La prima idea dell'esistenza di un'attività neurosecretoria diversa da quella localizzata a livello sinaptico venne suggerita nel 1928 dalle ricerche di Ernst Scharrer, sulla base dell'osservazione della presenza di grandi neuroni fortemente vascolarizzati e dotati di granuli secretori nell'ipotalamo di alcuni pesci teleostei.[1] Tali evidenze morfologiche furono ulteriormente sostanziate da indagini su altri animali, uomo compreso, e da osservazioni citologiche che testimoniavano la sostanziale identità tra gli organelli intracellulari individuati da Scharrer e quelli già dimostrati nelle cellule endocrine non nervose. Questi studi, inoltre, avevano dimostrato che il materiale secretorio prodotto da questi "neuroni gigantocellulari", localizzati nei nuclei sopraottico e paraventricolare dell'ipotalamo dei Mammiferi, è presente nelle fibre assoniche che conducono al lobo posteriore dell'ipofisi.[2] Soltanto nel 1951-52, tuttavia, W. Hild[3] e W.A. Stotler[4] riuscirono a specificare, rispettivamente sulle rane e sui gatti, l'esistenza e la direzione di un flusso assonico in queste fibre, dimostrando definitivamente che gli ormoni rilasciati dalla neuroipofisi, ossitocina e vasopressina sono elaborati a livello ipotalamico dai neuroni gigantocellulari.

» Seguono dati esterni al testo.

--- src/design/vbc_pkg.sv ---
// constants, types and register map of the oscillator band calibration block
// assumes an apb master on the same clock as the block
package vbc_pkg;

  // ************************************************************
  // register map
  // ************************************************************
  localparam logic [11:0] VBC_OFS_CFG    = 12'h000;
  localparam logic [11:0] VBC_OFS_CAL    = 12'h004;
  localparam logic [11:0] VBC_OFS_STAT   = 12'h008;
  localparam int          VBC_MODE_LSB   = 0;
  localparam int          VBC_AUTO_BIT   = 5;
  localparam int          VBC_GATE_BIT   = 6;
  localparam int          VBC_SWING_LSB  = 8;
  localparam int          VBC_START_BIT  = 0;
  localparam int          VBC_LOCK_BIT   = 1;
  localparam int          VBC_SD_BIT     = 2;
  localparam int          VBC_BAND_LSB   = 8;
  localparam logic [4:0]  VBC_MODE_RST   = 5'h00;
  localparam logic [1:0]  VBC_SWING_RST  = 2'h0;

  // ************************************************************
  // calibration
  // ************************************************************
  localparam int          VBC_NUM_BANDS  = 32;
  localparam logic [4:0]  VBC_BAND_MID   = 5'h10;
  localparam logic [2:0]  VBC_BIT_TOP    = 3'h4;
  localparam int          VBC_CAL_TICKS  = 7;

  // ************************************************************
  // types
  // ************************************************************
  typedef enum logic [3:0] {
    VBC_IDLE   = 4'b0001,
    VBC_SETTLE = 4'b0010,
    VBC_SEARCH = 4'b0100,
    VBC_DONE   = 4'b1000
  } vbc_state_t;

  typedef enum logic [1:0] {
    VBC_DIRECT = 2'h0,
    VBC_DIV2   = 2'h1,
    VBC_DIV4   = 2'h2
  } vbc_div_t;

  typedef struct packed {
    logic        psel;
    logic        penable;
    logic        pwrite;
    logic [11:0] paddr;
    logic [31:0] pwdata;
  } vbc_apb_req_t;

  typedef struct packed {
    logic [31:0] prdata;
    logic        pready;
    logic        pslverr;
  } vbc_apb_rsp_t;

  typedef struct packed {
    logic       cp_inhibit;
    logic       tuning_voltage_pin_mid;
    logic [4:0] band;
    logic [1:0] swing;
    logic       osc_a_en;
    logic       osc_b_en;
    logic       ext_buf_en;
    vbc_div_t   div_sel;
    logic       out_en;
    logic       power_en;
  } vbc_ana_t;

  typedef struct packed {
    logic        lock_s1;
    logic        lock_s2;
    logic        lock_q;
    logic        pfd_s1;
    logic        pfd_s2;
    logic        pfd_q;
    logic        hi_s1;
    logic        hi_s2;
    logic        sd_s1;
    logic        sd_s2;
    logic [4:0]  mode;
    logic        auto_en;
    logic        gate;
    logic [1:0]  swing;
    vbc_state_t  st;
    logic [2:0]  bit_idx;
    logic [4:0]  band;
    logic [31:0] prdata;
  } vbc_q_t;

endpackage : vbc_pkg

--- src/design/vbc_top.sv ---
// oscillator sub-band calibration and output path control
// assumes apb on clk; lock, pfd tick, comparator and shutdown pin are async
//
// The placing of the registers and the APB interface to the registers were chosen for this implementation.
module vbc_top (
  // clock and reset
  input  wire logic          clk,
  input  wire logic          rst_n,
  // register bus
  input  vbc_pkg::vbc_apb_req_t apb_req,
  output vbc_pkg::vbc_apb_rsp_t apb_rsp,
  // analog side, asynchronous inputs
  input  wire logic          lock_detect,
  input  wire logic          pfd_clk,
  input  wire logic          freq_above_target,
  input  wire logic          external_shutdown_pin,
  // analog controls
  output vbc_pkg::vbc_ana_t  ana
);

  vbc_pkg::vbc_q_t q_q;
  vbc_pkg::vbc_q_t q_d;

  logic        setup;
  logic        wr;
  logic        mapped;
  logic        busy;
  logic        tick;
  logic        lock_fall;
  logic        start_wr;
  logic        trigger;
  logic [31:0] rdata;
  logic [4:0]  bit_mask;

  // ************************************************************
  // bus decode
  // ************************************************************
  assign setup  = apb_req.psel && !apb_req.penable;
  assign wr     = apb_req.psel && apb_req.penable && apb_req.pwrite;
  assign mapped = (apb_req.paddr == vbc_pkg::VBC_OFS_CFG)
               || (apb_req.paddr == vbc_pkg::VBC_OFS_CAL)
               || (apb_req.paddr == vbc_pkg::VBC_OFS_STAT);

  // read data is captured in the setup cycle so that it comes from a flop
  assign apb_rsp.prdata  = q_q.prdata;
  assign apb_rsp.pready  = 1'b1;
  assign apb_rsp.pslverr = apb_req.psel && apb_req.penable && !mapped;

  // ************************************************************
  // events
  // ************************************************************
  assign busy      = (q_q.st != vbc_pkg::VBC_IDLE);
  assign tick      = q_q.pfd_s2 && !q_q.pfd_q;
  assign lock_fall = q_q.lock_q && !q_q.lock_s2;
  assign start_wr  = wr && (apb_req.paddr == vbc_pkg::VBC_OFS_CAL)
                  && apb_req.pwdata[vbc_pkg::VBC_START_BIT];
  // start or auto restart; busy blocks retrigger
  assign trigger   = !busy && (start_wr || (lock_fall && q_q.auto_en));
  assign bit_mask  = 5'h01 << q_q.bit_idx;

  always_comb begin
    rdata = 32'h0;
    case (apb_req.paddr)
      vbc_pkg::VBC_OFS_CFG: begin
        rdata[vbc_pkg::VBC_MODE_LSB +: 5]  = q_q.mode;
        rdata[vbc_pkg::VBC_AUTO_BIT]       = q_q.auto_en;
        rdata[vbc_pkg::VBC_GATE_BIT]       = q_q.gate;
        rdata[vbc_pkg::VBC_SWING_LSB +: 2] = q_q.swing;
      end
      vbc_pkg::VBC_OFS_CAL: begin
        rdata[vbc_pkg::VBC_START_BIT] = busy;
      end
      vbc_pkg::VBC_OFS_STAT: begin
        rdata[vbc_pkg::VBC_START_BIT]     = busy;
        rdata[vbc_pkg::VBC_LOCK_BIT]      = q_q.lock_s2;
        rdata[vbc_pkg::VBC_SD_BIT]        = q_q.sd_s2;
        rdata[vbc_pkg::VBC_BAND_LSB +: 5] = q_q.band;
      end
      default: begin
        rdata = 32'h0;
      end
    endcase
  end

  // ************************************************************
  // next state
  // ************************************************************
  always_comb begin
    q_d = q_q;
    q_d.lock_s1 = lock_detect;
    q_d.lock_s2 = q_q.lock_s1;
    q_d.lock_q  = q_q.lock_s2;
    q_d.pfd_s1  = pfd_clk;
    q_d.pfd_s2  = q_q.pfd_s1;
    q_d.pfd_q   = q_q.pfd_s2;
    q_d.hi_s1   = freq_above_target;
    q_d.hi_s2   = q_q.hi_s1;
    q_d.sd_s1   = external_shutdown_pin;
    q_d.sd_s2   = q_q.sd_s1;
    if (setup) begin
      q_d.prdata = rdata;
    end
    if (wr && (apb_req.paddr == vbc_pkg::VBC_OFS_CFG)) begin
      q_d.mode    = apb_req.pwdata[vbc_pkg::VBC_MODE_LSB +: 5];
      q_d.auto_en = apb_req.pwdata[vbc_pkg::VBC_AUTO_BIT];
      q_d.gate    = apb_req.pwdata[vbc_pkg::VBC_GATE_BIT];
      q_d.swing   = apb_req.pwdata[vbc_pkg::VBC_SWING_LSB +: 2];
    end
    case (q_q.st)
      vbc_pkg::VBC_IDLE: begin
        if (trigger) begin
          q_d.st = vbc_pkg::VBC_SETTLE;
        end
      end
      vbc_pkg::VBC_SETTLE: begin
        // first trial is the middle band
        if (tick) begin
          q_d.band    = vbc_pkg::VBC_BAND_MID;
          q_d.bit_idx = vbc_pkg::VBC_BIT_TOP;
          q_d.st      = vbc_pkg::VBC_SEARCH;
        end
      end
      vbc_pkg::VBC_SEARCH: begin
        // successive approximation over the 32 bands
        if (tick) begin
          if (q_q.hi_s2) begin
            q_d.band = q_q.band & ~bit_mask;
          end
          if (q_q.bit_idx == 3'h0) begin
            q_d.st = vbc_pkg::VBC_DONE;
          end else begin
            q_d.band    = (q_q.hi_s2 ? (q_q.band & ~bit_mask) : q_q.band)
                        | (bit_mask >> 1);
            q_d.bit_idx = q_q.bit_idx - 3'h1;
          end
        end
      end
      vbc_pkg::VBC_DONE: begin
        // seventh tick ends the run and frees the pump
        if (tick) begin
          q_d.st = vbc_pkg::VBC_IDLE;
        end
      end
      default: begin
        q_d.st = vbc_pkg::VBC_IDLE;
      end
    endcase
  end

  always_ff @(posedge clk or negedge rst_n) begin
    if (!rst_n) begin
      q_q <= '{st:      vbc_pkg::VBC_IDLE,
               mode:    vbc_pkg::VBC_MODE_RST,
               swing:   vbc_pkg::VBC_SWING_RST,
               default: '0};
    end else begin
      q_q <= q_d;
    end
  end

  // ************************************************************
  // analog controls
  // ************************************************************
  logic powered;

  always_comb begin
    ana            = '0;
    // pump inhibit and mid-supply hold while running
    ana.cp_inhibit = busy;
    ana.tuning_voltage_pin_mid  = busy;
    ana.band       = q_q.band;
    // swing code passed straight to the amplitude control
    ana.swing      = q_q.swing;
    ana.div_sel    = vbc_pkg::VBC_DIV2;
    // mode decode, unlisted codes power down
    case (q_q.mode)
      5'h01: ana.osc_a_en = 1'b1;
      5'h02: ana.osc_b_en = 1'b1;
      5'h03: ana.ext_buf_en = 1'b1;
      5'h04: begin
        ana.osc_a_en = 1'b1;
        ana.div_sel  = vbc_pkg::VBC_DIRECT;
      end
      5'h05: begin
        ana.osc_b_en = 1'b1;
        ana.div_sel  = vbc_pkg::VBC_DIRECT;
      end
      5'h06: begin
        ana.ext_buf_en = 1'b1;
        ana.div_sel    = vbc_pkg::VBC_DIRECT;
      end
      5'h07: begin
        ana.osc_a_en = 1'b1;
        ana.div_sel  = vbc_pkg::VBC_DIV4;
      end
      5'h08: begin
        ana.osc_b_en = 1'b1;
        ana.div_sel  = vbc_pkg::VBC_DIV4;
      end
      5'h09: begin
        ana.ext_buf_en = 1'b1;
        ana.div_sel    = vbc_pkg::VBC_DIV4;
      end
      default: ana.div_sel = vbc_pkg::VBC_DIV2;
    endcase
    powered = ana.osc_a_en || ana.osc_b_en || ana.ext_buf_en;
    if (!q_q.gate && q_q.sd_s2) begin
      ana.osc_a_en   = 1'b0;
      ana.osc_b_en   = 1'b0;
      ana.ext_buf_en = 1'b0;
      ana.power_en   = 1'b0;
    end else begin
      ana.power_en   = powered;
    end
    ana.out_en = ana.power_en && !q_q.sd_s2;
  end

  // ************************************************************
  // checks
  // ************************************************************
  localparam logic [2:0] TICKS_BEFORE_END = 3'(vbc_pkg::VBC_CAL_TICKS - 1);
  logic [2:0] tick_cnt_q;

  // counts comparison ticks seen since the run began
  always_ff @(posedge clk or negedge rst_n) begin
    if (!rst_n) begin
      tick_cnt_q <= 3'h0;
    end else if (!busy) begin
      tick_cnt_q <= 3'h0;
    end else if (tick) begin
      tick_cnt_q <= tick_cnt_q + 3'h1;
    end
  end
endmodule : vbc_top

Queste evidenze furono certo fondamentali per lo sviluppo del concetto di neurosecrezione e per la comprensione delle funzioni endocrine svolte dal sistema nervoso, ma non ponevano realmente in evidenza le interazioni e le integrazioni tra il controllo organico operato in via ormonale e quello realizzato in via nervosa. I prodotti rilasciati dai neuroni gigantocellulari dell'ipotalamo, infatti, agiscono in via diretta sugli organi bersaglio come qualunque altro ormone effettore del sistema endocrino.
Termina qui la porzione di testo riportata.